* _Task description_
Print exactly the lines below between the line holding "3-bit NOT with" and the line holding "1-bit NOT (no", inclusive, and nothing more.

Entries taken from a collection:
Content starts

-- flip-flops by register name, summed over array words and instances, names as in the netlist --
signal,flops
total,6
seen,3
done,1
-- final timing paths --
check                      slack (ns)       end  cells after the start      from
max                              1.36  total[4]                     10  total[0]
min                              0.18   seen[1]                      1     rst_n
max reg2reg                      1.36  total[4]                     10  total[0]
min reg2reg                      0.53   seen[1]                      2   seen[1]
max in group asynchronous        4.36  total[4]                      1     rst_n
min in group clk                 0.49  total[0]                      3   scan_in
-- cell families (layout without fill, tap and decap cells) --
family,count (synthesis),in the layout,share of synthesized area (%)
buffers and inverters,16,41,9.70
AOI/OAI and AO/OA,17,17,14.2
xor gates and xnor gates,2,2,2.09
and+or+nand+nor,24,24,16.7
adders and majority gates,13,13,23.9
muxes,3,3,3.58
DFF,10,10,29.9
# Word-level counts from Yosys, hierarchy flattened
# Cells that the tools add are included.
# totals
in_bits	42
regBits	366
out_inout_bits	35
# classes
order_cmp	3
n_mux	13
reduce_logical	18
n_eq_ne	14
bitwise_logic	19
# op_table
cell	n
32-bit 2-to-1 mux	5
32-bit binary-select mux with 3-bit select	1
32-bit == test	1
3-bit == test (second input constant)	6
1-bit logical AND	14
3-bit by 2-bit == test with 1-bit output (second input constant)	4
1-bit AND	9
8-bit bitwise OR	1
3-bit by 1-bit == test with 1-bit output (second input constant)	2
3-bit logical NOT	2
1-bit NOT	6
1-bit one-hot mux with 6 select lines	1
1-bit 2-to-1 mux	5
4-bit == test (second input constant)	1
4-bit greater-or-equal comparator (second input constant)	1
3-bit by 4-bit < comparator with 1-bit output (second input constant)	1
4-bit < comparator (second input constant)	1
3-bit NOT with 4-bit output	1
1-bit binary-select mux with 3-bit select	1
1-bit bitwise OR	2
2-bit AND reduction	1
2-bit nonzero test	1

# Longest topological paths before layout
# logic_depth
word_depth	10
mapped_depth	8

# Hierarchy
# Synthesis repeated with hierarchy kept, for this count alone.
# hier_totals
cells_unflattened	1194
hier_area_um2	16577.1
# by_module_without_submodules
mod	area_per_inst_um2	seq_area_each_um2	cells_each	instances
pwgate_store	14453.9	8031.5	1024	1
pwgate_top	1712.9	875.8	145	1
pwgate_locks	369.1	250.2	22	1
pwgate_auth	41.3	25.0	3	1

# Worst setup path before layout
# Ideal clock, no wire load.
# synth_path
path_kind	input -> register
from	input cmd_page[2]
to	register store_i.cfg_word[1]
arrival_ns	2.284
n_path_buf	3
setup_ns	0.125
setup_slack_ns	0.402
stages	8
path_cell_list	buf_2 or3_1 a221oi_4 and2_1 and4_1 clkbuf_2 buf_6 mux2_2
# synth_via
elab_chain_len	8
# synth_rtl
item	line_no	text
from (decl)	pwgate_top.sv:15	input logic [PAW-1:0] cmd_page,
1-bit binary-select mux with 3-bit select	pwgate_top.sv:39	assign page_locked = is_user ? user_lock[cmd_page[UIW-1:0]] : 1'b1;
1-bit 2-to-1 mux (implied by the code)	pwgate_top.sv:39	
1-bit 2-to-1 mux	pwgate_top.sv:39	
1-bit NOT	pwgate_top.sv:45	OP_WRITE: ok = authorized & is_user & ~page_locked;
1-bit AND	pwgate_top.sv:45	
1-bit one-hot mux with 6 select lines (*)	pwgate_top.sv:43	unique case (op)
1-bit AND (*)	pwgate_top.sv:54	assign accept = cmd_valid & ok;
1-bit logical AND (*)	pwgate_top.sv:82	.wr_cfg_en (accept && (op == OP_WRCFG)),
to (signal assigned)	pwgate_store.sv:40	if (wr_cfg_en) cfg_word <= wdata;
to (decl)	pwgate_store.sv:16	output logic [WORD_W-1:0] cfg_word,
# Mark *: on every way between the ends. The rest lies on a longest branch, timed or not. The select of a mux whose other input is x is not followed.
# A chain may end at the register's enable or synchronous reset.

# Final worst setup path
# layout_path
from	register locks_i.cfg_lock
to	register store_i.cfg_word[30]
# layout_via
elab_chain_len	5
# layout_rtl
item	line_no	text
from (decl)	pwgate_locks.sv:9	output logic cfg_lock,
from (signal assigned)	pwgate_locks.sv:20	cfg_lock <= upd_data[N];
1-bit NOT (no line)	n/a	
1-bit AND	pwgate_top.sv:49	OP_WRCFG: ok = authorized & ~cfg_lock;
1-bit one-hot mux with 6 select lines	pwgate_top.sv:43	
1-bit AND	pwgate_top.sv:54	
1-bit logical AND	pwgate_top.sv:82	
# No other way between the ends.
[src/rtl/alu8_core.sv]
module alu8_core
    import alu8_pkg::*;
#(
    parameter int DW = 8
) (
    input  logic              clk,
    input  logic              rst_n,
    input  logic              exec_en,
    input  logic [4:0]        opc,
    input  logic [DW-1:0]     src_a,
    input  logic [DW-1:0]     src_b,
    output logic [DW-1:0]     result,
    output logic              res_we,
    output logic [FLAG_W-1:0] flg_nxt,
    output logic [FLAG_W-1:0] flg_mask,
    output logic [FLAG_W-1:0] flg_q
);
    alu_op_e       op;
    flags_t        flg_d, flg_q_r;
    flags_t        nxt_w, mask_w;
    logic [DW-1:0] ar_a, ar_b, ar_sum, bo_res;
    logic          ar_cin, ar_c, ar_h, ar_v, bo_c;

    assign op = alu_op_e'(opc);

    always_comb begin
        ar_a   = (op == OP_NEG) ? '0 : src_a;
        ar_b   = (op == OP_NEG) ? src_a :
                 (op == OP_INC || op == OP_DEC) ? DW'(1) : src_b;
        ar_cin = op_uses_carry(op) ? flg_q_r.c : 1'b0;
    end

    alu8_arith #(.DW(DW)) u_arith (
        .a    (ar_a),
        .b    (ar_b),
        .cin  (ar_cin),
        .sub  (op_is_sub(op)),
        .sum  (ar_sum),
        .cout (ar_c),
        .hcar (ar_h),
        .ovf  (ar_v)
    );

    alu8_bitops #(.DW(DW)) u_bitops (
        .op   (op),
        .a    (src_a),
        .b    (src_b),
        .cin  (flg_q_r.c),
        .res  (bo_res),
        .cout (bo_c)
    );

    always_comb begin
        result = op_is_arith(op) ? ar_sum : bo_res;
        res_we = op_writes(opc) && (op != OP_CMP) && (op != OP_CMPC);
    end

    alu8_flagmix #(.DW(DW)) u_flagmix (
        .op   (op),
        .res  (result),
        .ar_c (ar_c),
        .ar_h (ar_h),
        .ar_v (ar_v),
        .bo_c (bo_c),
        .cur  (flg_q_r),
        .nxt  (nxt_w),
        .mask (mask_w)
    );

    assign flg_nxt  = nxt_w;
    assign flg_mask = mask_w;
    assign flg_q    = flg_q_r;

    always_comb begin
        flg_d = exec_en ? nxt_w : flg_q_r;
    end

    always_ff @(posedge clk or negedge rst_n) begin
        if (!rst_n) flg_q_r <= '0;
        else        flg_q_r <= flg_d;
    end

    // an idle cycle leaves the flag register untouched.
    p_hold_r12: assert property (@(posedge clk) disable iff (!rst_n)
        !exec_en |=> $stable(flg_q_r));

    // compares never request a write-back.
    p_cmp_nowrite_r5: assert property (@(posedge clk) disable iff (!rst_n)
        (op == OP_CMP || op == OP_CMPC) |-> !res_we);

    // chained subtract cannot raise a cleared zero flag.
    p_zsticky_r4: assert property (@(posedge clk) disable iff (!rst_n)
        (exec_en && (op == OP_SUBC || op == OP_CMPC) && !flg_q_r.z) |=> !flg_q_r.z);

    // nibble exchange leaves all flags as they were.
    p_swap_flags_r10: assert property (@(posedge clk) disable iff (!rst_n)
        (exec_en && op == OP_NSWAP) |=> $stable(flg_q_r));

    // logic operations leave overflow clear.
    p_logic_vclr_r6: assert property (@(posedge clk) disable iff (!rst_n)
        (exec_en && op_is_logic(op)) |=> !flg_q_r.v);

    // complement leaves carry set.
    p_not_carry_r8: assert property (@(posedge clk) disable iff (!rst_n)
        (exec_en && op == OP_NOT) |=> flg_q_r.c);

    // increment and decrement keep carry.
    p_incdec_keepc_r7: assert property (@(posedge clk) disable iff (!rst_n)
        (exec_en && (op == OP_INC || op == OP_DEC)) |=> (flg_q_r.c == $past(flg_q_r.c)));

    // after a shift the stored sign agrees with negative and overflow.
    p_sign_rule_r11: assert property (@(posedge clk) disable iff (!rst_n)
        (exec_en && op_is_shift(op)) |=> (flg_q_r.s == (flg_q_r.n ^ flg_q_r.v)));

endmodule
### src/rtl/pktdma_regs_pkg.sv
// Shared constants for the packet-DMA channel register block: the address
// layout and the bit positions that the engine and the software both rely on.
package pktdma_regs_pkg;
    localparam int unsigned CH_BASE   = 'h80;
    localparam int unsigned CH_STRIDE = 'h20;
    localparam int unsigned OFS_CTRL  = 'h00;
    localparam int unsigned OFS_STAT  = 'h02;
    localparam int unsigned OFS_CNT   = 'h04;
    localparam int unsigned OFS_NEXT  = 'h0C;
    localparam int unsigned OFS_FIN   = 'h14;
    localparam int unsigned OFS_FOUT  = 'h16;
    localparam int unsigned LOCK_ADDR = 'hC7;
    localparam int unsigned LOCK_KEY  = 7;
    localparam int unsigned CTL_MASK  = 8;
    localparam int unsigned CTL_GO    = 7;
    localparam int unsigned CTL_RST   = 5;
    localparam int unsigned ST_DONE   = 6;
    localparam int unsigned ST_UIRQ   = 4;
    localparam int unsigned ST_PERR   = 0;
    localparam int unsigned PTR_ALIGN = 3;
endpackage
[src/rtl/cfgx_pkg.sv]
package cfgx_pkg;
    typedef enum logic [1:0] {
        ACT_IGNORE  = 2'd0,
        ACT_TYPE0   = 2'd1,
        ACT_TYPE1   = 2'd2,
        ACT_SPECIAL = 2'd3
    } cfgx_act_e;

    localparam logic [3:0] CMD_CFG_RD  = 4'b1010;
    localparam logic [3:0] CMD_CFG_WR  = 4'b1011;
    localparam logic [3:0] CMD_SPECIAL = 4'b0001;
    localparam logic [1:0] KIND_TYPE1  = 2'b01;
endpackage

[src/rtl/cfgx_classify.sv]
module cfgx_classify
    import cfgx_pkg::*;
#(
    parameter int BUS_W = 8,
    parameter int DEV_W = 5,
    parameter int FN_W  = 3,
    parameter int REG_W = 6
) (
    input  logic [1:0]       kind,
    input  logic [3:0]       cmd,
    input  logic [BUS_W-1:0] bus,
    input  logic [DEV_W-1:0] dev,
    input  logic [FN_W-1:0]  fn,
    input  logic [REG_W-1:0] regn,
    input  logic [BUS_W-1:0] pri_bus,
    input  logic [BUS_W-1:0] sec_bus,
    input  logic [BUS_W-1:0] sub_bus,
    output cfgx_act_e        act
);
    logic is_cfg1;
    logic is_spc;

    always_comb begin
        is_cfg1 = (kind == KIND_TYPE1) && ((cmd == CMD_CFG_RD) || (cmd == CMD_CFG_WR));
        is_spc  = (cmd == CMD_CFG_WR) && (&dev) && (&fn) && (regn == '0);
        if (!is_cfg1 || (bus == pri_bus)) begin
            act = ACT_IGNORE;
        end else if (bus == sec_bus) begin
            act = is_spc ? ACT_SPECIAL : ACT_TYPE0;
        end else if ((bus > sec_bus) && (bus <= sub_bus)) begin
            act = ACT_TYPE1;
        end else begin
            act = ACT_IGNORE;
        end
    end
endmodule

[src/rtl/cfgx_idsel.sv]
module cfgx_idsel #(
    parameter int DEV_W = 5,
    parameter int LINES = 16
) (
    input  logic [DEV_W-1:0] dev,
    output logic [LINES-1:0] sel
);
    for (genvar g = 0; g < LINES; g++) begin : g_line
        assign sel[g] = (dev == DEV_W'(g));
    end
endmodule

[src/rtl/cfgx_xlate_unit.sv]
module cfgx_xlate_unit
    import cfgx_pkg::*;
#(
    parameter int ADDR_W    = 32,
    parameter int BUS_W     = 8,
    parameter int IDSEL_LSB = 16
) (
    input  logic              clk,
    input  logic              rst_n,
    input  logic              req_valid,
    input  logic [ADDR_W-1:0] req_addr,
    input  logic [3:0]        req_cmd,
    input  logic [BUS_W-1:0]  pri_bus,
    input  logic [BUS_W-1:0]  sec_bus,
    input  logic [BUS_W-1:0]  sub_bus,
    output logic              out_valid,
    output logic [1:0]        out_action,
    output logic [ADDR_W-1:0] out_addr,
    output logic [3:0]        out_cmd,
    output logic              out_single
);
    localparam int BUS_LSB = 16;
    localparam int DEV_LSB = 11;
    localparam int DEV_W   = 5;
    localparam int FN_LSB  = 8;
    localparam int FN_W    = 3;
    localparam int REG_LSB = 2;
    localparam int REG_W   = 6;
    localparam int IDSEL_N = ADDR_W - IDSEL_LSB;
    localparam int KEEP_W  = FN_W + REG_W;

    typedef struct packed {
        logic              vld;
        cfgx_act_e         act;
        logic [ADDR_W-1:0] addr;
        logic [3:0]        cmd;
        logic              single;
    } res_t;

    res_t              res_d, res_q;
    cfgx_act_e         act_w;
    logic [IDSEL_N-1:0] idsel_w;

    cfgx_classify #(
        .BUS_W(BUS_W), .DEV_W(DEV_W), .FN_W(FN_W), .REG_W(REG_W)
    ) u_classify (
        .kind    (req_addr[1:0]),
        .cmd     (req_cmd),
        .bus     (req_addr[BUS_LSB +: BUS_W]),
        .dev     (req_addr[DEV_LSB +: DEV_W]),
        .fn      (req_addr[FN_LSB +: FN_W]),
        .regn    (req_addr[REG_LSB +: REG_W]),
        .pri_bus (pri_bus),
        .sec_bus (sec_bus),
        .sub_bus (sub_bus),
        .act     (act_w)
    );

    cfgx_idsel #(
        .DEV_W(DEV_W), .LINES(IDSEL_N)
    ) u_idsel (
        .dev (req_addr[DEV_LSB +: DEV_W]),
        .sel (idsel_w)
    );

    always_comb begin
        res_d     = '0;
        res_d.act = ACT_IGNORE;
        if (req_valid) begin
            res_d.vld = 1'b1;
            res_d.act = act_w;
            case (act_w)
                ACT_TYPE0: begin
                    res_d.addr[IDSEL_LSB +: IDSEL_N]  = idsel_w;
                    res_d.addr[REG_LSB +: KEEP_W]     = req_addr[REG_LSB +: KEEP_W];
                    res_d.cmd                         = req_cmd;
                end
                ACT_TYPE1: begin
                    res_d.addr = req_addr;
                    res_d.cmd  = req_cmd;
                end
                ACT_SPECIAL: begin
                    res_d.addr   = req_addr;
                    res_d.cmd    = CMD_SPECIAL;
                    res_d.single = 1'b1;
                end
                default: begin
                    res_d.addr = '0;
                end
            endcase
        end
    end

    always_ff @(posedge clk) begin
        if (!rst_n) begin
            res_q     <= '0;
            res_q.act <= ACT_IGNORE;
        end else begin
            res_q <= res_d;
        end
    end

    assign out_valid  = res_q.vld;
    assign out_action = res_q.act;
    assign out_addr   = res_q.addr;
    assign out_cmd    = res_q.cmd;
    assign out_single = res_q.single;

    AST_ONE_CYCLE_LATENCY: assert property (@(posedge clk) disable iff (!rst_n)
        req_valid |=> out_valid);
    AST_NO_SPURIOUS_OUT: assert property (@(posedge clk) disable iff (!rst_n)
        !req_valid |=> !out_valid);
    AST_IDSEL_ONEHOT0: assert property (@(posedge clk) disable iff (!rst_n)
        (out_valid && out_action == 2'd1) |-> $onehot0(out_addr[ADDR_W-1:IDSEL_LSB]));
    AST_TYPE0_LOW_ZERO: assert property (@(posedge clk) disable iff (!rst_n)
        (out_valid && out_action == 2'd1) |-> (out_addr[1:0] == 2'b00));
    AST_TYPE1_PASSTHRU: assert property (@(posedge clk) disable iff (!rst_n)
        (out_valid && out_action == 2'd2) |-> (out_addr == $past(req_addr) && out_cmd == $past(req_cmd)));
    AST_SPECIAL_FORM: assert property (@(posedge clk) disable iff (!rst_n)
        (out_valid && out_action == 2'd3) |-> (out_cmd == 4'b0001 && out_single));
    AST_SINGLE_ONLY_SPECIAL: assert property (@(posedge clk) disable iff (!rst_n)
        (out_single) |-> (out_action == 2'd3));
    AST_IGNORE_QUIET: assert property (@(posedge clk) disable iff (!rst_n)
        (out_valid && out_action == 2'd0) |-> (out_addr == '0 && out_cmd == 4'd0));
endmodule

[config.mk]
export PLATFORM = sky130hd
export DESIGN_NAME = cfgx_xlate_unit
export DESIGN_NICKNAME = d
export VERILOG_FILES = /design/src/rtl/cfgx_pkg.sv /design/src/rtl/cfgx_classify.sv /design/src/rtl/cfgx_idsel.sv /design/src/rtl/cfgx_xlate_unit.sv
export SDC_FILE = /design/constraint.sdc
export NUM_CORES = 1
export LEC_CHECK = 0
export ABC_CLOCK_PERIOD_IN_PS = 2600
export BUFFER_PORTS_ARGS = -buffer_cell sky130_fd_sc_hd__buf_4
export CORE_UTILIZATION = 41
export DETAILED_ROUTE_END_ITERATION = 8
export PLACE_DENSITY = 0.81
export SYNTH_ARGS = -nofsm -noshare
export SYNTH_HDL_FRONTEND = slang
export SYNTH_HIERARCHICAL = 1
export SYNTH_SLANG_ARGS = --single-unit
[constraint.sdc]
create_clock -name clk -period 2.6 [get_ports clk]
set_input_delay 0.26 -clock clk [delete_from_list [all_inputs] [get_ports clk]]
set_output_delay 0.26 -clock clk [all_outputs]
set_load 0.01 [all_outputs]
==> results of run 1 <==
==> sequential cells by signal (all words and copies together) (netlist names) <==
| register | cells |
|---|---|
| out_action | 2 |
| out_addr | 32 |
| out_cmd | 4 |
| out_single | 1 |
| out_valid | 1 |
==> path summary, 6_finish.rpt <==
check  cells after the start    startpoint  slack [ns]          to
min                        2    req_cmd[1]        0.17  out_cmd[1]
max                       11  req_addr[21]        0.28  out_cmd[2]
==> through the flow <==
step / util / setup TNS [ns] / std cells / instance area [µm²]
after floorplan: - / 0 / 214 / 1990
after global placement: 0.622 / 0 / 365 / 2800
after detailed placement: 0.622 / -0.310 / 365 / 2800
after CTS: 0.648 / 0 / 373 / 2920
after global routing: 0.650 / 0 / 373 / 2930
final: 0.650 / 0 / 373 / 2930
==> critical path, cell delays in order <==
cell     delay, ns
buf_4         0.13
ha_1          0.29
and4_4        0.25
nand4_4       0.11
nor3_2        0.19
nand4_1       0.10
a21oi_1       0.26
inv_1         0.15
ha_1          0.32
and4b_2       0.28
and2_1        0.16
==> metal layers <==
metal / GRT usage / share of wire
met5: 0 / 0
met4: 0.0850 / 0.022
met3: 0.0436 / 0.058
met2: 0.367 / 0.50
met1: 0.259 / 0.42
==> cell families (layout without fill, tap and decap cells) <==
kind of cell / Yosys count / after routing / synth area share
AO/OA/AOI/OAI: 32 / 32 / 0.111
XOR/XNOR: 8 / 8 / 0.0352
adder cells (fa/ha/maj): 21 / 21 / 0.132
buffers and inverters: 25 / 132 / 0.0566
flip-flops: 40 / 40 / 0.402
AND/OR/NAND/NOR: 88 / 88 / 0.263
==> synthesized netlist by cell type, drive strengths merged (2+ instances only) <==
cell type | instances | area, µm²
ha | 21 | 263
xnor2 | 8 | 70.1
clkbuf | 2 | 10.0
a22oi | 15 | 113
nand2 | 4 | 15.0
nor2 | 33 | 124
o21ai | 4 | 20.0
a211oi | 2 | 15.0
o211ai | 2 | 15.0
inv | 19 | 71.3
nor3 | 8 | 50.1
and2 | 20 | 125
nand4 | 8 | 71.3
dfxtp | 40 | 801
nor2b | 2 | 12.5
nand2b | 2 | 12.5
or3b | 2 | 17.5
nand3b | 2 | 18.8
a21oi | 6 | 30.0
and3b | 2 | 17.5
buf | 4 | 31.3
==> power groups by stage <==
stage               combinational (mW)  sequential (mW)  clock [mW]
floorplan                       0.0758            0.629           0
global placement                 0.187            0.628           0
detailed placement               0.191            0.628           0
CTS                              0.192            0.614       0.512
global route                     0.214            0.614       0.536
finish                           0.193            0.614       0.513
==> area by class of cell <==
| type | count | area [µm²] |
|---|---|---|
| fillers | 374 | 1580 |
| multi-input cells | 149 | 1090 |
| flip-flops and latches | 40 | 801 |
| repair buffers | 105 | 788 |
| inverters | 19 | 71.3 |
| clock buffers | 5 | 68.8 |
| well taps | 52 | 65.1 |
| clock inverters | 3 | 46.3 |
==> repair_timing <==
action	4_1_cts	5_1_grt
buffers inserted	0	0
setup endpoints to repair	0	2
hold endpoints to repair	0	0
gates resized for setup	0	1
==> reports/results.tsv, run 1 <==
metric	value	unit
syn_area	0.00199	mm²
ys_ff_latch	40	
setup_viol	0	
cts-root-buf	clkbuf_8	
cts_tree	yes	
p_int	1.01	mW
clk_pin_slew	0.08	ns
syn2layout_area_growth	47.0	%
p_clk_frac	0.389	
ant_nets	0	
design.portCount	103	
grt_pass1_vias	1823	
leakage	1.41	nW
synth_nets	298	
syn_inst	214	
fin_nets	404	
ctsHoldBuffers	0	
p_total	1.32	mW
wirelength	5.23	mm
dr.pass1.iters	4	
grt_first_pass_wirelength	8.42	mm
synth_warnings	6	
power_frac_seq	0.465	
dp_hpwl	4.25	mm
grt_use_total	0.213	
pwr-share-comb	0.146	
max_slew.worst_pin.slew	0.254	ns
start_kind	input port	
hold_slack	0.173	ns
cts_sinks	40	
drt_first_iter_violations	116	
final_common_cell	buf_4	
power_density	451	mW/mm²
antenna_found_initial	0	
die_area	0.00514	mm²
crit_type	input port to flip-flop	
fp-row-count	24	
cp_data_arrival_time	2.52	ns
finalHoldViolCount	0	
post-place-ws	-0.0553	ns
synthArstFlopShare	0	
layout_min_cycle_time	2.32	ns
status	completed	
core	0.00450	mm²
syn_avg_cell_area	9.30	µm²
die_w	71.7	µm
drc_errors	0	
start_util	0.442	
path_max_fanout	4	
drv_slew	0	
n_antenna_cell	0	
max-vdd-ir-drop	252	µV
synth_ff_type	dfxtp_1	
final_cell_mix	buf_4 (105), dfxtp_1 (40), nor2_1 (33)	
cts_made_buffers	5	
swShare	0.236	
relSlewSlack	0.830	
synth_edf_count	0	
grt_overflow	0	
die_h	71.7	µm
htreeDepth	2	
via_per_inst	5.03	
clock_path_buffers	2	
gp_congestion	0.809	
rsz0062_at_grt	false	
final.period_utilization	0.894	
hp-class	input port to flip-flop	
vias	1876	
p_switching	312	µW
cap_violations	0	
worst_ep_required_time	2.79	ns
synthDistinctLibCells	36	
drive_gt1_frac	0.380	
cp-end-kind	flip-flop	
io_buffers	102	
setup_ws	0.275	ns
post_drt_wl_per_cell	14.0	µm
fmaxAchievable	0.430	GHz
grt_max_degree	17	
yosysSeqAreaShare	0.402	
(Power assumes the default switching activity.)
==> inputs of run 2 (changes only) <==
PLACE_DENSITY = not set   (was 0.81)
PLACE_DENSITY_LB_ADDON = 0.15   (was not set)
==> reports/results.tsv, run 2 (synthesis results as in run 1) <==
metric	value	unit
drt_first_iter_violations	94	
cp_slowest_cell	nand3b_2	
cp_cell_sequence	buf_4 -> ha_1 -> and4_4 -> nand4_4 -> nor3_2 -> nand4_1 -> a21oi_1 -> inv_1 -> ha_1 -> nand3b_2 -> a21oi_1	
antenna_found_initial	0	
ant_nets	0	
cts_resized	0	
fmaxAchievable	0.419	GHz
finalHoldViolCount	0	
rsz0062_at_grt	false	
start_kind	input port	
final.period_utilization	0.917	
syn2layout_area_growth	44.7	%
dp_hpwl	4.13	mm
final_cell_mix	buf_4 (105), dfxtp_1 (40), nor2_1 (33)	
post-place-cells	365	
htreeDepth	2	
vias	1854	
cp_data_arrival_time	2.59	ns
relSlewSlack	0.768	
cts_setup_buffers	0	
die_h	71.7	µm
grt_use_total	0.205	
status	completed	
grt_first_pass_wirelength	8.03	mm
setup_viol	0	
n_antenna_cell	0	
placed_area	0.00280	mm²
grt_max_degree	17	
cts-root-buf	clkbuf_8	
clock_path_buffers	2	
timing.setup.tns	0	ns
leakage	1.39	nW
hold_slack	0.179	ns
stdcell_count	372	
finish.instance_area	0.00288	mm²
layout_min_cycle_time	2.38	ns
fp-row-count	24	
largest_register_ffs	32	
io_buffers	102	
wirelength	5.09	mm
critPathMaxStageDelay	0.41	ns
cts_made_buffers	5	
hp-class	input port to flip-flop	
power_density	409	mW/mm²
hold_path_depth	2	
design.portCount	103	
cap_violations	0	
gp_congestion	0.825	
fill_cells	425	
via_per_inst	4.98	
multi_input_area	0.00108	mm²
max_slew.worst_pin.slew	0.346	ns
grt_pass1_vias	1765	
die_area	0.00514	mm²
post_drt_wl_per_cell	13.7	µm
drc_errors	0	
path_max_fanout	16	
core	0.00450	mm²
crit_type	input port to flip-flop	
worst_ep_required_time	2.81	ns
final_util	0.639	
max-vdd-ir-drop	192	µV
drv_slew	0	
cts_tree	yes	
die_w	71.7	µm
fin_nets	404	
grt_overflow	0	
dr.pass1.iters	4	
cts_sinks	40	
final_common_cell	buf_4	
clk_pin_slew	0.07	ns
cp-end-kind	flip-flop	
start_util	0.442	
ff_latch_area	801	µm²
drive_gt1_frac	0.375	
ctsHoldBuffers	0	
## run 2: final timing paths
kind | slack (ns) | start | to
setup / recovery | 0.22 | req_addr[21] | out_addr[29]
hold / removal | 0.18 | req_cmd[2] | out_cmd[2]
## run 2: cell type report
cell class,instances,area share
multi-input cells,149,0.374
flip-flops and latches,40,0.278
repair buffers,105,0.274
inverters,19,0.0248
well taps,52,0.0226
clock inverters,1,0.00174
clock buffers,6,0.0252
## run 2: critical path: cells and delay by family
| family | cells | cell delay, ns |
|---|---|---|
| AO/OA/AOI/OAI | 2 | 0.45 |
| AND/OR/NAND/NOR | 5 | 1.10 |
| buffers and inverters | 2 | 0.28 |
| adder cells (fa/ha/maj) | 2 | 0.51 |
## run 2: metrics by stage
step	setup slack, ns	power, mW
finish	0.216	1.18
global route	0.0260	1.23
CTS	0.244	1.19
detailed placement	-0.0507	0.819
global placement	0.0647	0.814
floorplan	0.0183	0.704
## run 2: where the power goes
part           internal, mW  leakage, nW  switching [mW]  total (mW)
registers             0.614        0.322        0.000261       0.614
clock network         0.182       0.0410           0.189       0.371
logic                 0.105         1.02          0.0871       0.193
total                 0.901         1.39           0.277        1.18
## run 2: routing by layer
metal / track usage / up-vias / wire [µm]
met4: 0.0784 / 0 / 63
met3: 0.0380 / 5 / 292
met1: 0.248 / 838 / 2190
met5: 0 / - / 0
met2: 0.361 / 68 / 2540
li1: - / 943 / -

Content ends

* _Completed task_
3-bit NOT with 4-bit output	1
1-bit binary-select mux with 3-bit select	1
1-bit bitwise OR	2
2-bit AND reduction	1
2-bit nonzero test	1

# Longest topological paths before layout
# logic_depth
word_depth	10
mapped_depth	8

# Hierarchy
# Synthesis repeated with hierarchy kept, for this count alone.
# hier_totals
cells_unflattened	1194
hier_area_um2	16577.1
# by_module_without_submodules
mod	area_per_inst_um2	seq_area_each_um2	cells_each	instances
pwgate_store	14453.9	8031.5	1024	1
pwgate_top	1712.9	875.8	145	1
pwgate_locks	369.1	250.2	22	1
pwgate_auth	41.3	25.0	3	1

# Worst setup path before layout
# Ideal clock, no wire load.
# synth_path
path_kind	input -> register
from	input cmd_page[2]
to	register store_i.cfg_word[1]
arrival_ns	2.284
n_path_buf	3
setup_ns	0.125
setup_slack_ns	0.402
stages	8
path_cell_list	buf_2 or3_1 a221oi_4 and2_1 and4_1 clkbuf_2 buf_6 mux2_2
# synth_via
elab_chain_len	8
# synth_rtl
item	line_no	text
from (decl)	pwgate_top.sv:15	input logic [PAW-1:0] cmd_page,
1-bit binary-select mux with 3-bit select	pwgate_top.sv:39	assign page_locked = is_user ? user_lock[cmd_page[UIW-1:0]] : 1'b1;
1-bit 2-to-1 mux (implied by the code)	pwgate_top.sv:39	
1-bit 2-to-1 mux	pwgate_top.sv:39	
1-bit NOT	pwgate_top.sv:45	OP_WRITE: ok = authorized & is_user & ~page_locked;
1-bit AND	pwgate_top.sv:45	
1-bit one-hot mux with 6 select lines (*)	pwgate_top.sv:43	unique case (op)
1-bit AND (*)	pwgate_top.sv:54	assign accept = cmd_valid & ok;
1-bit logical AND (*)	pwgate_top.sv:82	.wr_cfg_en (accept && (op == OP_WRCFG)),
to (signal assigned)	pwgate_store.sv:40	if (wr_cfg_en) cfg_word <= wdata;
to (decl)	pwgate_store.sv:16	output logic [WORD_W-1:0] cfg_word,
# Mark *: on every way between the ends. The rest lies on a longest branch, timed or not. The select of a mux whose other input is x is not followed.
# A chain may end at the register's enable or synchronous reset.

# Final worst setup path
# layout_path
from	register locks_i.cfg_lock
to	register store_i.cfg_word[30]
# layout_via
elab_chain_len	5
# layout_rtl
item	line_no	text
from (decl)	pwgate_locks.sv:9	output logic cfg_lock,
from (signal assigned)	pwgate_locks.sv:20	cfg_lock <= upd_data[N];
1-bit NOT (no line)	n/a	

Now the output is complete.